If you have a signal with one frequency (for instance:
y = sin(2 pi f t)
With:
y time signal
f the central frequency
t time
Then you'll get two peaks, one at a frequency corresponding to f, and one at a frequency corresponding to -f.
So, to get to a frequency, can discard the negative frequency part. It is located after the positive frequency part. Furthermore, the first element in the array is a dc-offset, so the frequency is 0. (Beware that this offset is usually much more than 0, so the other frequency components might get dwarved by it.)
In code: (I've written it in python, but it should be equally simple in c#):
import numpy as np
from pylab import *
x = np.random.rand(100) # create 100 random numbers of which we want the fourier transform
x = x - mean(x) # make sure the average is zero, so we don't get a huge DC offset.
dt = 0.1 #[s] 1/the sampling rate
fftx = np.fft.fft(x) # the frequency transformed part
# now discard anything that we do not need..
fftx = fftx[range(int(len(fftx)/2))]
# now create the frequency axis: it runs from 0 to the sampling rate /2
freq_fftx = np.linspace(0,2/dt,len(fftx))
# and plot a power spectrum
plot(freq_fftx,abs(fftx)**2)
show()
Now the frequency is located at the largest peak.

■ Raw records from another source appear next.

$ cat src/verilog/lwrt_pkg.sv
// Overview of operation
// - counter advances on low-frequency oscillator edges
// - overflow forces whole-chip reset request
// - after reset: enabled, counting, longest interval
// - software may disable unless lock engaged
// - lock blocks disable/settings until system reset
// - overflow reset never drives external reset pin
package lwrt_pkg;

   // -----------------------------------------------------------------
   // counter geometry
   // -----------------------------------------------------------------
   localparam int SEL_W = 3;
   localparam int BASE_BITS = 10;
   localparam int CNT_W = 17;
   localparam logic [SEL_W-1:0] SEL_MAX = 3'h7;
   localparam logic [SEL_W-1:0] SEL_RESET = SEL_MAX;

   // -----------------------------------------------------------------
   // reset request hold, in system clock cycles
   // -----------------------------------------------------------------
   localparam int RST_HOLD_CYCLES = 16;
   localparam int HOLD_W = 5;

   typedef enum logic [1:0] {
      ST_STOPPED,
      ST_COUNTING,
      ST_RESETTING
   } lwrt_state_t;

endpackage

$ cat src/verilog/lwrt_lfo_edge.sv
`timescale 1ns/1ps
module lwrt_lfo_edge
   import lwrt_pkg::*;
(
   input wire logic clk_sys,
   input wire logic rst_n,
   input wire logic clkEn,
   input wire logic lowFreqOsc,
   output logic lfoTick
);

   logic lfoPrev_r;
   logic lfoPrev_nxt;

   // -----------------------------------------------------------------
   // rising edge of the slow oscillator
   // -----------------------------------------------------------------
   // previous level; frozen when clock enable is low
   always_comb begin
      lfoPrev_nxt = clkEn ? lowFreqOsc : lfoPrev_r;
   end

   always_ff @(posedge clk_sys or negedge rst_n) begin
      if (!rst_n) begin
         lfoPrev_r <= 1'b0;
      end else begin
         lfoPrev_r <= lfoPrev_nxt;
      end
   end

   // one system cycle per oscillator edge
   assign lfoTick = clkEn & lowFreqOsc & ~lfoPrev_r;

endmodule // lwrt_lfo_edge

$ cat src/verilog/lwrt_top.sv
`timescale 1ns/1ps
module lwrt_top
   import lwrt_pkg::*;
(
   input wire logic clk_sys,
   input wire logic rst_n,
   input wire logic clkEn,
   input wire logic lowFreqOsc,
   input wire logic restartPulse,
   input wire logic disablePulse,
   input wire logic enablePulse,
   input wire logic lockPulse,
   input wire logic selWrite,
   input wire logic [SEL_W-1:0] selData,
   output logic chipResetReq,
   output logic rstPinOut,
   output logic rstPinOe,
   output logic wdRunning,
   output logic wdLocked,
   output logic [SEL_W-1:0] timeoutSel,
   output logic [CNT_W-1:0] countValue
);

   // -----------------------------------------------------------------
   // state
   // -----------------------------------------------------------------
   lwrt_state_t state_r;
   lwrt_state_t state_nxt;
   logic [CNT_W-1:0] count_r;
   logic [CNT_W-1:0] count_nxt;
   logic [SEL_W-1:0] sel_r;
   logic [SEL_W-1:0] sel_nxt;
   logic locked_r;
   logic locked_nxt;
   logic [HOLD_W-1:0] hold_r;
   logic [HOLD_W-1:0] hold_nxt;
   logic resetReq_r;
   logic resetReq_nxt;
   logic lfoTick;
   logic [CNT_W-1:0] limit;

   // terminal count table and decoded commands, one cycle wide
   logic [CNT_W-1:0] limitTab [0:(1<<SEL_W)-1];
   logic isCounting;
   logic doStart;
   logic doDisable;
   logic doRestart;
   logic doTick;
   logic overflow;
   logic holdDone;

   // -----------------------------------------------------------------
   // oscillator edge detector
   // -----------------------------------------------------------------
   lwrt_lfo_edge lwrt_lfo_edge_i (
      .clk_sys(clk_sys),
      .rst_n(rst_n),
      .clkEn(clkEn),
      .lowFreqOsc(lowFreqOsc),
      .lfoTick(lfoTick)
   );

   // terminal counts 2^(BASE_BITS+sel) - 1, one entry per select value
   // the longest entry fills the counter exactly
   for (genvar g = 0; g < (1 << SEL_W); g++) begin : g_limit
      assign limitTab[g] = {CNT_W{1'b1}} >> (CNT_W - BASE_BITS - g);
   end

   assign limit = limitTab[sel_r];

   // -----------------------------------------------------------------
   // command decode, shared by the state groups below
   // -----------------------------------------------------------------
   // while counting: disable beats restart, restart beats a tick
   assign isCounting = (state_r == ST_COUNTING);
   // locking also means locked on: a stopped counter resumes
   assign doStart = (state_r == ST_STOPPED) && (enablePulse || lockPulse);
   // a lock in the same cycle wins over a disable
   assign doDisable = isCounting && disablePulse && !locked_r
      && !lockPulse;
   // restart is ignored while stopped or while the request is out
   assign doRestart = isCounting && restartPulse && !doDisable;
   assign doTick = isCounting && lfoTick && !doDisable
      && !restartPulse;
   // the tick seen at terminal count is the overflow
   assign overflow = doTick && (count_r >= limit);
   // last cycle of the stretched request
   assign holdDone = (hold_r == '0);

   // -----------------------------------------------------------------
   // control state
   // -----------------------------------------------------------------
   // resetting lasts as long as the request stretcher runs
   always_comb begin
      state_nxt = state_r;
      unique case (state_r)
         ST_STOPPED: begin
            if (doStart) begin
               state_nxt = ST_COUNTING;
            end
         end
         ST_COUNTING: begin
            if (doDisable) begin
               state_nxt = ST_STOPPED;
            end else if (overflow) begin
               state_nxt = ST_RESETTING;
            end
         end
         ST_RESETTING: begin
            // the block is not reset by its own request
            if (holdDone) begin
               state_nxt = ST_COUNTING;
            end
         end
         default: begin
            // unused code: fall back to counting, never to stopped
            state_nxt = ST_COUNTING;
         end
      endcase
   end

   // comes up enabled and counting
   always_ff @(posedge clk_sys or negedge rst_n) begin
      if (!rst_n) begin
         state_r <= ST_COUNTING;
      end else if (clkEn) begin
         state_r <= state_nxt;
      end
   end

   // -----------------------------------------------------------------
   // chip reset request stretcher
   // -----------------------------------------------------------------
   // request held a fixed time so every domain sees it
   always_comb begin
      hold_nxt = hold_r;
      resetReq_nxt = resetReq_r;
      if (overflow) begin
         // overflow: raise the chip reset request
         resetReq_nxt = 1'b1;
         hold_nxt = HOLD_W'(RST_HOLD_CYCLES - 1);
      end else if (resetReq_r) begin
         if (holdDone) begin
            resetReq_nxt = 1'b0;
         end else begin
            hold_nxt = hold_r - 1'b1;
         end
      end
   end

   // released by reset; a restart cannot cut it short
   always_ff @(posedge clk_sys or negedge rst_n) begin
      if (!rst_n) begin
         hold_r <= '0;
         resetReq_r <= 1'b0;
      end else if (clkEn) begin
         hold_r <= hold_nxt;
         resetReq_r <= resetReq_nxt;
      end
   end

   // -----------------------------------------------------------------
   // supervision counter
   // -----------------------------------------------------------------
   // start, stop, restart and overflow all begin again from zero
   always_comb begin
      count_nxt = count_r;
      if (doStart || doDisable || doRestart || overflow) begin
         count_nxt = '0;
      end else if (doTick) begin
         count_nxt = count_r + 1'b1;
      end
   end

   // frozen with the rest of the block while clkEn is low
   always_ff @(posedge clk_sys or negedge rst_n) begin
      if (!rst_n) begin
         count_r <= '0;
      end else if (clkEn) begin
         count_r <= count_nxt;
      end
   end

   // -----------------------------------------------------------------
   // timeout select and lock
   // -----------------------------------------------------------------
   // lock only ever sets; it is cleared by rst_n alone
   always_comb begin
      locked_nxt = locked_r | lockPulse;
      sel_nxt = sel_r;
      // settings change only while unlocked; a write in the locking
      // cycle still lands, the lock guards from the next cycle on
      if (selWrite && !locked_r) begin
         sel_nxt = selData;
      end
   end

   // reset restores the longest interval and clears the lock
   always_ff @(posedge clk_sys or negedge rst_n) begin
      if (!rst_n) begin
         sel_r <= SEL_RESET;
         locked_r <= 1'b0;
      end else if (clkEn) begin
         sel_r <= sel_nxt;
         locked_r <= locked_nxt;
      end
   end

   // -----------------------------------------------------------------
   // outputs
   // -----------------------------------------------------------------
   // request straight from its flop: no glitch into the reset tree
   assign chipResetReq = resetReq_r;
   // the external reset pin is never driven by this block,
   // so a watchdog reset leaves the pin level to the board
   assign rstPinOut = 1'b0;
   assign rstPinOe = 1'b0;
   // status; running stays high while the request is out
   assign wdRunning = (state_r != ST_STOPPED);
   assign wdLocked = locked_r;
   assign timeoutSel = sel_r;
   assign countValue = count_r;

endmodule // lwrt_top

$ cat config.mk
export PLATFORM = sky130hd
export DESIGN_NAME = lwrt_top
export DESIGN_NICKNAME = d
export VERILOG_FILES = /design/src/verilog/lwrt_pkg.sv /design/src/verilog/lwrt_lfo_edge.sv /design/src/verilog/lwrt_top.sv
export SDC_FILE = /design/constraint.sdc
export NUM_CORES = 1
export LEC_CHECK = 0
export BUFFER_PORTS_ARGS = -buffer_cell sky130_fd_sc_hd__clkbuf_2
export CORE_MARGIN = 3
export CORE_UTILIZATION = 28
export CTS_CLUSTER_SIZE = 12
export DETAILED_ROUTE_END_ITERATION = 16
export PLACE_DENSITY = 0.55
export SLEW_MARGIN = 20
export SYNTH_ARGS = -nofsm -noshare
export SYNTH_HDL_FRONTEND = slang
export SYNTH_HIERARCHICAL = 1
export SYNTH_SLANG_ARGS = --single-unit
$ cat constraint.sdc
create_clock -name clk_sys -period 2.35 [get_ports clk_sys]
set_clock_uncertainty 0.2 [all_clocks]
set_input_delay 0.47 -clock clk_sys [delete_from_list [all_inputs] [get_ports clk_sys]]
set_output_delay 0.47 -clock clk_sys [all_outputs]
set_load 0.01 [all_outputs]
==> results of run 1 <==
==> routing by layer <==
metal  up-vias  GRT usage  part of all wire
met5         -          0                 0
met4         0     0.0418             0.011
met3         6     0.0312             0.037
met2        31      0.201              0.46
met1       776      0.177              0.49
li1        835          -                 -
==> state kept, by name, summed over array words and instances (netlist names) <==
signal	count
chipResetReq	1
countValue	17
hold_r	5
lwrt_lfo_edge_i/lfoPrev_r	1
state_r	2
timeoutSel	3
wdLocked	1
==> worst paths after layout <==
check                                           from                        end  slack [ns]  cells past startpoint
setup / recovery                       timeoutSel[2]              countValue[6]       -0.06                      7
hold reg to reg            lwrt_lfo_edge_i/lfoPrev_r  lwrt_lfo_edge_i/lfoPrev_r        0.31                      1
min in group clk_sys                      selData[0]              timeoutSel[0]        0.21                      2
max in group asynchronous                      rst_n              countValue[1]        1.39                      1
setup reg to reg                       timeoutSel[2]              countValue[6]       -0.06                      7
hold / removal                                 rst_n              countValue[6]        0.06                      1
==> synth_stat cells, types with 4 or more instances <==
master	instances
inv_1	5
nor4_1	8
or2_2	4
a21oi_1	6
clkbuf_1	4
dfstp_2	4
nand3_1	4
and2_1	5
ha_1	10
a21o_1	4
nor3_1	18
o21ai_0	6
nor2_1	6
xnor2_1	11
mux2_2	4
nand2_1	14
dfrtp_1	26
nand4_1	7
==> through the flow <==
step                      hold WS [ns]  area [um2]  setup slack (ns)  std cells  TNS (ns)
after floorplan                -0.0256        1870          -0.00897        191  -0.00897
after global placement           0.282        2290           -0.0715        317     -1.23
after detailed placement         0.293        2290            -0.105        317     -1.82
after CTS                       0.0900        2420           -0.0689        326    -0.162
after global routing             0.116        2480            -0.180        327     -2.34
final                           0.0601        2480           -0.0622        327    -0.178
==> cells by family (layout without fill, tap and decap cells) <==
family | after synthesis | in the layout | share of synthesized area
DFF | 30 | 30 | 0.409
buffers and inverters | 15 | 76 | 0.0406
AOI/OAI and AO/OA | 31 | 31 | 0.118
adders and majority gates | 10 | 10 | 0.0678
xor gates and xnor gates | 11 | 11 | 0.0522
and+or+nand+nor | 87 | 87 | 0.278
muxes | 5 | 5 | 0.0325
other | 1 | 2 | 0.00203
==> report_power, final <==
group	leakage (nW)	internal, W	switching [W]
sequential	0.392	0.000537	0.0000219
clock	0.0472	0.000235	0.000204
combinational	0.714	0.0000736	0.0000807
total	1.15	0.000845	0.000307
==> critical path, stage by stage (launching register included) <==
cell and delay (ns):
dfstp_2 0.61, nand3_2 0.11, ha_4 0.28, nand4_1 0.13, or2_4 0.29, o31ai_4 0.30
nor2_4 0.07, a221o_1 0.30
==> final cells by class <==
type                            count  share of cell area
Timing Repair Buffer               63               0.161
Clock buffer                        6              0.0334
Multi-Input combinational cell    146               0.450
Tap cell                           75              0.0379
Sequential cell                    30               0.305
Clock inverter                      2             0.00505
Inverter                            5             0.00758
==> what timing repair did <==
item / 4_1_cts / 5_1_grt
resized for setup: 7 / 10
pin swaps: 8 / 7
hold buffers: 0 / 0
setup buffers: 1 / 1
endpoints found under the setup margin: 24 / 25
hold endpoints to repair: 0 / 0
==> cells in the final DEF, fill, tap and decap left out, types with 3 or more instances in the layout <==
master and n:
a211o_1 3, a21o_1 4, a21oi_1 4, and2_1 5
buf_4 26, buf_6 3, clkbuf_2 34, clkbuf_8 6
dfrtp_1 26, dfstp_2 4, ha_1 9, inv_1 5
mux2_2 4, nand2_1 14, nand3_1 3, nand4_1 7
nor2_1 5, nor3_1 16, nor4_1 7, nor4b_1 3
o21ai_0 5, or2_2 3, or3_1 3, xnor2_1 11
==> key figures, run 1 <==
Run status
  • Status: finished, violations left
  • Failing checks: negative setup slack

Timing
  • Fmax: 415 MHz
  • Tmin final: around 2.4 ns
  • Tcrit/Tclk final: 1.03
  • Final Hold Viols: 0
  • Final setup margin: -0.0622 ns
  • RSZ-0062 raised after global routing: yes
  • Worst-margin pin slew: roughly 0.93 ns
  • Setup Viol. Count Final: 6
  • Max-slew violations: 0
  • Slew margin rel.: 0.380

Worst setup path
  • Startpoint type of the worst setup path: flip-flop
  • Critical path endpoint category: flip-flop
  • Kind of critical path: reg2reg
  • WP data arrival: ~2.4 ns
  • Req. time, crit path: 2.32 ns
  • Crit-path max FO: 8

Finish
  • Nets: 273
  • Synth-to-Final Area Change: 34.1%
  • Layout cell share with drive strength beyond 1: 0.417
  • Number of fill cells: 622
  • Number of diodes: 0
  • Final core occ: 0.402
  • FF+latch area: roughly 760 um2
  • Area of the multi-input gates: around 1100 um2

Power and ir drop
  • Total chip power: about 0.0012 W
  • Pwr dens: 465 nW/um2
  • Peak supply drop: between 200 and 300 uV
  • Pleak: about 1.2 nW

Logic synthesis
  • Seq/Total Area, Yosys: 0.409
  • Area of the mapped netlist: 1850 um2
  • Syn_area_per_cell: 9.72 um2
  • Post-synth EDFFs: 0
  • Warnings from Yosys: 6
  • Synth area leader: dfrtp_1
  • #FFs+latches synth: 30
  • Ys async rst share: 1.00
  • Cell variety after synth: 48
  • Synth area leaders: dfrtp_1, ha_1, dfstp_2, xnor2_1, nor3_1
  • Top FF cell, synth: dfrtp_1
  • Post-synth top area share: 0.352
  • Cell count after synthesis: 190

Clocking
  • CTS sink cnt: 30
  • H-tree depth: 2
  • Cts bufs inserted: 5
  • Register clock-pin slew on the reported worst setup and hold paths: 0.07 ns
  • Clock root cell: clkbuf_8
  • CTS tree: built
  • Clk buf depth: 2
  • Skew-Pair Late Insertion Delay: 0.29 ns

GRT
  • Vias in the first global route: around 1600
  • Largest net degree at the start of global routing: 31
  • Overflow after GRT: 0
  • Initial antenna violation count: 0
  • GRT Resource Usage Total: 0.129
  • First-pass GRT wire length: roughly 7700 um

Detailed routing
  • First-pass DRT Iterations: 4
  • Final wirelength: 4600 um
  • Routed Antenna Nets: 0
  • Post-route DRC violation count: 0
  • DR vias: 1648
  • Initial DRC count: 79
  • Routed len/inst: 14.1 um
  • Vias/cell: 5.04

Floorplanning
  • Die area: 7610 um2
  • Core ar.: 6170 um2
  • Initial Utilization: 0.300
  • # IOs: 37
  • Die span in y: 87.2 um
  • Die Width: around 87 um
  • Row cnt: 28

Run
  • Max_cap viols: 0

Placed design
  • GP Congestion: 0.830
  • DP HPWL: between 3000 and 4000 um
  • Port Buffers: 34

Hold path
  • Hold WC Path Type: in2async
(Power assumes the default switching activity.)
==> inputs of run 2 (changes only) <==
REMOVE_ABC_BUFFERS = 1   (was unset)
==> key figures, run 2 (synthesis results as in run 1) <==
Clocking
  • Clk buf depth: 2
  • H-tree depth: 2
  • CTS sink cnt: 30
  • Clock root cell: clkbuf_8
  • Cts bufs inserted: 5
  • CTS tree: built
  • Register clock-pin slew on the reported worst setup and hold paths: 0.07 ns
  • Skew-Pair Late Insertion Delay: 0.29 ns

Worst setup path
  • Worst R2R Start: timeoutSel[2]
  • Capture point of the worst reg-to-reg path: countValue[6]
  • CP cell instances: nand3_1 -> ha_4 -> nand4_1 -> or2_4 -> o31ai_4 -> buf_4 -> nor3_1 -> a221o_1
  • CP max stage delay: approximately 0.57 ns
  • WP data arrival: 2.40 ns
  • Cell with the largest stage delay on the worst path: dfstp_2
  • FF-to-FF setup slack: -0.07 ns
  • Kind of critical path: reg2reg
  • Req. time, crit path: 2.33 ns
  • Startpoint type of the worst setup path: flip-flop
  • Crit-path max FO: 5
  • Critical path endpoint category: flip-flop
  • Worst Reg-to-Reg Cells: 8

Detailed routing
  • Post-route DRC violation count: 0
  • Final wirelength: approximately 5100 um
  • Vias/cell: 5.23
  • DR vias: 1753
  • Routed Antenna Nets: 0
  • Initial DRC count: 102
  • Routed len/inst: 15.4 um
  • First-pass DRT Iterations: 4

Floorplanning
  • Die span in y: 87.2 um
  • # IOs: 37
  • Die area: between 7000 and 8000 um2
  • Core ar.: 6170 um2
  • Initial Utilization: 0.300
  • Row cnt: 28
  • Die Width: 87.2 um

Power and ir drop
  • Pleak: 1.23 nW
  • Total chip power: 0.00134 W
  • Pwr dens: 497 nW/um2
  • Peak supply drop: 259 uV

GRT
  • Largest net degree at the start of global routing: 31
  • GRT Resource Usage Total: 0.144
  • Vias in the first global route: 1751
  • Initial antenna violation count: 0
  • Overflow after GRT: 0
  • First-pass GRT wire length: 8410 um

Timing
  • RSZ-0062 raised after global routing: yes
  • Fmax: around 410 MHz
  • Setup tns final: -0.244 ns
  • Tmin final: 2.42 ns
  • Hold Worst Slack: 0.0414 ns
  • Setup Viol. Count Final: 11
  • Final Hold Viols: 0
  • Tcrit/Tclk final: 1.03
  • Worst-margin pin slew: about 0.9 ns
  • Max-slew violations: 0
  • Final setup margin: -0.0678 ns
  • Slew margin rel.: 0.388

Run status
  • Status: finished, violations left
  • Failing checks: negative setup slack

Finish
  • Layout cell share with drive strength beyond 1: 0.473
  • Number of diodes: 0
  • Max reg flops: 17
  • Synth-to-Final Area Change: 45.7%
  • Most frequent cells in the layout: clkbuf_2, buf_4, dfrtp_1
  • Commonest non-fill, non-tap cell in the layout: clkbuf_2
  • Final core occ: 0.436
  • Nets: about 280

Placed design
  • DP HPWL: 3640 um
  • Port Buffers: 34
  • GP Congestion: 0.822

Run
  • Max_cap viols: 0

Hold path
  • Hold WC Path Type: in2async
-- run 2: cell count changes in the layout (fill, tap and decap cells not counted), sizes merged --
cell,previous run,this run
clkinvlp,1,0
buf,29,38
bufinv,0,1
clkinv,1,0
-- run 2: layout make-up --
type,instances,area [um2]
Clock buffer,6,82.6
Clock inverter,1,30.0
Fill cell,612,3470
Inverter,5,18.8
Multi-Input combinational cell,146,1220
Sequential cell,30,756
Tap cell,75,93.8
Timing Repair Buffer,72,489
-- run 2: how the worst max path moves through the flow --
stage                             start            end
after floorplan           timeoutSel[2]      hold_r[4]
after detailed placement  timeoutSel[2]  countValue[6]
after global routing      timeoutSel[2]  countValue[8]
after CTS                 timeoutSel[2]      hold_r[3]
after global placement    timeoutSel[2]  countValue[6]
final                     timeoutSel[2]  countValue[6]
-- run 2: where the power goes --
part           switching [W]  total [W]  leakage, nW  internal, W
registers          0.0000119   0.000548        0.392     0.000536
logic               0.000124   0.000246        0.778     0.000122
clock network       0.000204   0.000543       0.0573     0.000339
total               0.000340    0.00134         1.23     0.000998
-- run 2: metrics by stage --
stage / setup slack, ns / area [um2] / std cells
floorplan: -0.199 / 1790 / 181
global placement: -0.152 / 2300 / 321
detailed placement: -0.175 / 2300 / 321
CTS: -0.0585 / 2580 / 334
global route: -0.151 / 2690 / 335
finish: -0.0678 / 2690 / 335
-- run 2: worst max-delay path: cells and delay by family (launching register included) --
family | cells | cell delay, ns
DFF | 1 | 0.57
and+or+nand+nor | 4 | 0.56
AOI/OAI and AO/OA | 2 | 0.52
adders and majority gates | 1 | 0.30
buffers and inverters | 1 | 0.16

If you are looking at the magnitude results from an FFT of the type most common used, then a strong sinusoidal frequency component of real data will show up in two places, once in the bottom half, plus its complex conjugate mirror image in the top half. Those two peaks both represent the same spectral peak and same frequency (for strictly real data). If the FFT result bin numbers start at 0 (zero), then the frequency of the sinusoidal component represented by the bin in the bottom half of the FFT result is most likely.
Frequency_of_Peak = Data_Sample_Rate * Bin_number_of_Peak / Length_of_FFT ;
Make sure to work out your proper units within the above equation (to get units of cycles per second, per fortnight, per kiloparsec, etc.)

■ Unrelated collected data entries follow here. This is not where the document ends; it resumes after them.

### config.mk
export PLATFORM = sky130hd
export DESIGN_NAME = smcb_top
export DESIGN_NICKNAME = d
export VERILOG_FILES = /design/src/core/smcb_pkg.sv /design/src/core/smcb_top.sv
export SDC_FILE = /design/constraint.sdc
export NUM_CORES = 1
export LEC_CHECK = 0
export ABC_CLOCK_PERIOD_IN_PS = 6700
export BUFFER_PORTS_ARGS = -buffer_cell sky130_fd_sc_hd__buf_4
export CAP_MARGIN = 5
export CELL_PAD_IN_SITES_DETAIL_PLACEMENT = 1
export CELL_PAD_IN_SITES_GLOBAL_PLACEMENT = 1
export CORE_UTILIZATION = 44
export DETAILED_ROUTE_END_ITERATION = 16
export GPL_ROUTABILITY_DRIVEN = 0
export PLACE_DENSITY_LB_ADDON = 0.15
export SYNTH_ARGS = -nofsm -noshare
export SYNTH_HDL_FRONTEND = slang
export SYNTH_SLANG_ARGS = --single-unit
### constraint.sdc
create_clock -name clk_i -period 6.7 [get_ports clk_i]
set_input_delay 1.34 -clock clk_i [delete_from_list [all_inputs] [get_ports clk_i]]
set_output_delay 1.34 -clock clk_i [all_outputs]
set_load 0.02 [all_outputs]
### src/core/smcb_pkg.sv
// Shared constants and types of the supply monitor and CAN bias control.
package smcb_pkg;
  // Register indices; byte address is four times the index.
  localparam logic [7:0] IDX_MODE = 8'h01;
  localparam logic [7:0] IDX_SUPCTL = 8'h10;
  localparam logic [7:0] IDX_SUPSTAT = 8'h1B;
  localparam logic [7:0] IDX_CANCTL = 8'h20;
  localparam logic [7:0] IDX_EVSTAT = 8'h61;
  localparam logic [7:0] IDX_EVMASK = 8'h62;
  localparam logic [7:0] IDX_EVEN = 8'h64;
  // Field positions.
  localparam int THR_LSB = 0;
  localparam int AUX_LSB = 2;
  localparam int SSS_LSB = 1;
  localparam int EV_PO = 0;
  localparam int EV_SW = 1;
  // Reset values.
  localparam logic [1:0] CMC_RST = 2'h0;
  localparam logic [1:0] EV_MASK_RST = 2'h0;
  localparam logic [1:0] EV_EN_RST = 2'h3;
  // Times in microseconds and the clock rate in MHz.
  localparam int CLK_MHZ = 125;
  localparam int T_STARTUP_US = 1000;
  localparam int T_SILENCE_US = 1000;
  localparam int T_RESET_US = 1000;
  localparam int STARTUP_CYC = T_STARTUP_US * CLK_MHZ;
  localparam int SILENCE_CYC = T_SILENCE_US * CLK_MHZ;
  localparam int RESET_CYC = T_RESET_US * CLK_MHZ;
  localparam int FILT_LEN = 4;
  // Host mode request codes.
  localparam logic [2:0] REQ_STANDBY = 3'h4;
  localparam logic [2:0] REQ_SLEEP = 3'h1;
  localparam logic [2:0] REQ_NORMAL = 3'h7;
  // Comparator input positions.
  localparam int NCMP = 10;
  localparam int C_PON = 0, C_POFF = 1, C_B2V = 2, C_UV90 = 3, C_UV80 = 4;
  localparam int C_UV70 = 5, C_UV60 = 6, C_SUV = 7, C_SOV = 8, C_OT = 9;
  typedef enum logic [2:0] {
    SMCB_OFF, SMCB_RESET, SMCB_STANDBY, SMCB_NORMAL, SMCB_SLEEP, SMCB_OVERT
  } smcb_mode_t;
  typedef enum logic [2:0] {
    SMCB_T_OFF, SMCB_T_OFFLINE, SMCB_T_BIAS, SMCB_T_ACTIVE, SMCB_T_LISTEN
  } smcb_trx_t;
endpackage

Note that unless the wavelength of the data is an exact integer submultiple of the FFT length, the actual peak will be between bins, thus distributing energy among multiple nearby FFT result bins. So you may have to interpolate to better estimate the frequency peak. Common interpolation methods to find a more precise frequency estimate are 3-point parabolic and Sinc convolution (which is nearly the same as using a zero-padded longer FFT).
Assuming you use a discrete Fourier transform to look at frequencies, then you have to be careful about how to interpret the normalized frequencies back into physical ones (i.e. Hz).
According to the FFTW tutorial on how to calculate the power spectrum of a signal:
#include <rfftw.h>
...
{
fftw_real in[N], out[N], power_spectrum[N/2+1];
rfftw_plan p;
int k;
...
p = rfftw_create_plan(N, FFTW_REAL_TO_COMPLEX, FFTW_ESTIMATE);
...
rfftw_one(p, in, out);
power_spectrum[0] = out[0]*out[0]; /* DC component */
for (k = 1; k < (N+1)/2; ++k) /* (k < N/2 rounded up) */
power_spectrum[k] = out[k]*out[k] + out[N-k]*out[N-k];
if (N % 2 == 0) /* N is even */
power_spectrum[N/2] = out[N/2]*out[N/2]; /* Nyquist freq. */
...
rfftw_destroy_plan(p);
}
Note it handles data lengths that are not even. Note particularly if the data length is given, FFTW will give you a "bin" corresponding to the Nyquist frequency (sample rate divided by 2). Otherwise, you don't get it (i.e. the last bin is just below Nyquist).
A MATLAB example is similar, but they are choosing the length of 1000 (an even number) for the example:
N = length(x);
xdft = fft(x);
xdft = xdft(1:N/2+1);
psdx = (1/(Fs*N)).*abs(xdft).^2;
psdx(2:end-1) = 2*psdx(2:end-1);
freq = 0:Fs/length(x):Fs/2;
In general, it can be implementation (of the DFT) dependent. You should create a test pure sine wave at a known frequency and then make sure the calculation gives the same number.
Frequency = speed/wavelength.
Wavelength is the distance between the two peaks.